In The Politics of Autism, I discuss the employment of adults with autism and other developmental disabilities.
"Once you develop into an adult, those resources plummet," says Leslie Long, vice president of adult services for the advocacy group Autism Speaks.
An estimated 50,000 people on the spectrum enter adulthood every year. Face-to-face job interviews can be a challenge for many, Long says, and some engage in repetitive behaviors, which can seem odd to the uninitiated.
But those idiosyncracies sometimes mask hidden talents, she says — like intense focus, or a facility with numbers and patterns.
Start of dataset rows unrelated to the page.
<file path="src/rtl/bin2bcd_pkg.sv">
// bin2bcd_pkg: FSM state type and active-low 7-segment constants for bin2bcd_seq.
package bin2bcd_pkg;

    typedef enum logic [1:0] {IDLE, SHIFT, DONE} state_t;

    localparam logic [6:0] SEG_BLANK = 7'h7F;

    // Bit order g..a, active low; codes 10-15 are not BCD and stay dark.
    localparam logic [6:0] SEG_TBL [16] = '{
        7'h40, 7'h79, 7'h24, 7'h30, 7'h19, 7'h12, 7'h02, 7'h78,
        7'h00, 7'h10, 7'h7F, 7'h7F, 7'h7F, 7'h7F, 7'h7F, 7'h7F
    };

endpackage

</file>
<file path="src/rtl/bcd7seg.sv">
// bcd7seg: combinational BCD digit to active-low 7-segment pattern (g..a).
module bcd7seg
    import bin2bcd_pkg::*;
(
    input  logic [3:0] i_bcd,
    output logic [6:0] o_seg
);

    assign o_seg = SEG_TBL[i_bcd];

endmodule

</file>
<file path="src/rtl/bin2bcd_seq.sv">
// bin2bcd_seq: sequential double-dabble binary to BCD with saturating overflow and 7-segment outputs.
// Define BIN2BCD_LZB_EN to blank leading zero digits on hex (digit 0 always shown).
module bin2bcd_seq
    import bin2bcd_pkg::*;
#(
    parameter int W = 8,
    parameter int D = 3
) (
    input  logic             clk,
    input  logic             rst_n,
    input  logic             start,
    input  logic [W-1:0]     bin,
    output logic             busy,
    output logic             done,
    output logic [4*D-1:0]   bcd,
    output logic             overflow,
    output logic [7*D-1:0]   hex
);

    localparam int CW = $clog2(W + 1);

`ifdef BIN2BCD_LZB_EN
    localparam logic [7*D-1:0] HEX_RST = ({D{SEG_BLANK}} << 7) | (7*D)'(SEG_TBL[0]);
`else
    localparam logic [7*D-1:0] HEX_RST = {D{SEG_TBL[0]}};
`endif

    state_t           r_state, w_state_nxt;
    logic [W-1:0]     r_sr;
    logic [4*D-1:0]   r_acc;
    logic [CW-1:0]    r_cnt;
    logic             r_ovf;
    logic [4*D-1:0]   r_bcd;
    logic             r_overflow;
    logic [7*D-1:0]   r_hex;

    logic [4*D-1:0]   w_adj, w_acc_nxt, w_bcd_nxt;
    logic             w_ovf_nxt, w_last;
    logic [7*D-1:0]   w_seg, w_hex_nxt;

    always_comb begin
        w_adj = r_acc;
        for (int k = 0; k < D; k++)
            w_adj[4*k +: 4] = (r_acc[4*k +: 4] >= 4'd5) ? r_acc[4*k +: 4] + 4'd3 : r_acc[4*k +: 4];
    end

    // The top bit of the adjusted accumulator is what falls off the last digit.
    assign w_acc_nxt = {w_adj[4*D-2:0], r_sr[W-1]};
    assign w_ovf_nxt = r_ovf | w_adj[4*D-1];
    assign w_bcd_nxt = w_ovf_nxt ? {D{4'h9}} : w_acc_nxt;
    assign w_last    = (r_state == SHIFT) && (r_cnt == CW'(1));

    for (genvar g = 0; g < D; g++) begin : g_seg
        bcd7seg u_seg (
            .i_bcd (w_bcd_nxt[4*g +: 4]),
            .o_seg (w_seg[7*g +: 7])
        );
    end

`ifdef BIN2BCD_LZB_EN
    logic w_lead;

    always_comb begin
        w_hex_nxt = w_seg;
        w_lead    = 1'b1;
        for (int k = D - 1; k > 0; k--) begin
            w_lead = w_lead & (w_bcd_nxt[4*k +: 4] == 4'd0);
            if (w_lead)
                w_hex_nxt[7*k +: 7] = SEG_BLANK;
        end
    end
`else
    assign w_hex_nxt = w_seg;
`endif

    always_comb begin
        w_state_nxt = r_state;
        unique case (r_state)
            IDLE:    w_state_nxt = start ? SHIFT : IDLE;
            SHIFT:   w_state_nxt = (r_cnt == CW'(1)) ? DONE : SHIFT;
            DONE:    w_state_nxt = IDLE;
            default: w_state_nxt = IDLE;
        endcase
    end

    always_ff @(posedge clk or negedge rst_n) begin
        if (!rst_n) begin
            r_state    <= IDLE;
            r_sr       <= '0;
            r_acc      <= '0;
            r_cnt      <= '0;
            r_ovf      <= 1'b0;
            r_bcd      <= '0;
            r_overflow <= 1'b0;
            r_hex      <= HEX_RST;
        end else begin
            r_state <= w_state_nxt;
            if (r_state == IDLE && start) begin
                r_sr  <= bin;
                r_acc <= '0;
                r_cnt <= CW'(W);
                r_ovf <= 1'b0;
            end else if (r_state == SHIFT) begin
                r_sr  <= {r_sr[W-2:0], 1'b0};
                r_acc <= w_acc_nxt;
                r_cnt <= r_cnt - 1'b1;
                r_ovf <= w_ovf_nxt;
            end
            // Results land on the edge into DONE so they are valid alongside done.
            if (w_last) begin
                r_bcd      <= w_bcd_nxt;
                r_overflow <= w_ovf_nxt;
                r_hex      <= w_hex_nxt;
            end
        end
    end

    assign busy     = (r_state != IDLE);
    assign done     = (r_state == DONE);
    assign bcd      = r_bcd;
    assign overflow = r_overflow;
    assign hex      = r_hex;

endmodule

</file>
<file path="config.mk">
export PLATFORM = sky130hd
export DESIGN_NAME = bin2bcd_seq
export DESIGN_NICKNAME = d
export VERILOG_FILES = /design/src/rtl/bin2bcd_pkg.sv /design/src/rtl/bcd7seg.sv /design/src/rtl/bin2bcd_seq.sv
export SDC_FILE = /design/constraint.sdc
export NUM_CORES = 1
export LEC_CHECK = 0
export ABC_CLOCK_PERIOD_IN_PS = 4200
export CAP_MARGIN = 20
export CORE_ASPECT_RATIO = 0.9
export CORE_MARGIN = 10
export CORE_UTILIZATION = 60
export DETAILED_ROUTE_END_ITERATION = 6
export GPL_TIMING_DRIVEN = 0
export PLACE_DENSITY = 0.86
export SLEW_MARGIN = 20
export SYNTH_ARGS = -nofsm -noshare
export SYNTH_HDL_FRONTEND = slang
export SYNTH_SLANG_ARGS = --single-unit
</file>
<file path="constraint.sdc">
create_clock -name clk -period 4.2 [get_ports clk]
set_input_delay 0.42 -clock clk [delete_from_list [all_inputs] [get_ports clk]]
set_output_delay 0.42 -clock clk [all_outputs]
set_load 0.02 [all_outputs]
</file>
==> results of run 1 <==
## routing by layer
metal / GRT usage (%) / part of all wire, % / vias to the layer above
met1: 24.1 / 43 / 1528
met3: 7.21 / 7.7 / 12
met4: 7.18 / 1.2 / 0
li1: - / - / 1500
met5: 0 / 0 / -
met2: 31.4 / 48 / 114
## synth_stat cells (2+ instances only)
library cell  count
nand2_1          63
dfrtp_1          58
nor2_1           39
o21ai_0          32
ha_1             23
nand3_1          19
inv_1            15
a21oi_1          14
nor3_1           12
buf_2            10
clkbuf_1          9
o31ai_1           9
a22oi_1           8
a211oi_1          6
o22ai_1           6
and2_1            5
nand2b_1          5
a31oi_1           4
o22a_1            4
a211oi_2          3
dfstp_2           3
nor3b_1           3
o21a_1            3
o21ai_1           3
a311oi_1          2
a31o_2            2
buf_4             2
buf_6             2
mux2_4            2
nor2b_1           2
or2_1             2
or3b_2            2
xor2_1            2
## worst max-delay path, stage by stage (launching register included)
cell and delay, ps:
dfrtp_1 460, inv_1 90, ha_1 260, and2b_4 230, nor3_1 80, nor2_1 180, buf_2 270, and2_1 320
inv_1 120, ha_1 210, nor3_1 260, a211o_1 150, a21oi_1 60
## worst min-delay path by stage
stage                                  to           startpoint  depth (start not counted)  slack (ps)
floorplan              bcd[0]$_DFFE_PN0P_                rst_n                          0         120
global placement      r_sr[3]$_DFFE_PN0P_  r_sr[3]$_DFFE_PN0P_                          2         460
detailed placement    r_sr[1]$_DFFE_PN0P_                rst_n                          1         370
CTS                 r_acc[10]$_DFFE_PN0P_                rst_n                          1           3
global route          r_sr[1]$_DFFE_PN0P_                rst_n                          1           4
finish                r_sr[1]$_DFFE_PN0P_                rst_n                          1          -3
"I mean, look at what happened with the housing bubble and the financial market," she points out. "It was a man on the spectrum who saw which mortgages were going to fall. And I don't think that's something an average person would have been able to do."
That particular case — of Dr. Michael Burry, the physician and hedge fund manager featured in the book and movie The Big Short — is in many ways exceptional, Long admits. (Burry has a son with Asperger's syndrome, and has said he believes he fits thediagnosis, as well.)
Still, with baby boomers starting to retire, and with talent in increasingly short supply, companies as varied as Microsoft, Walgreens, Capital One, AMC Theaters, and Proctor & Gamble are all starting to actively recruit people who have autism spectrum disorder. They aren't yet putting a lot more people to work, but their recruiting and training programs are becoming models for other firms.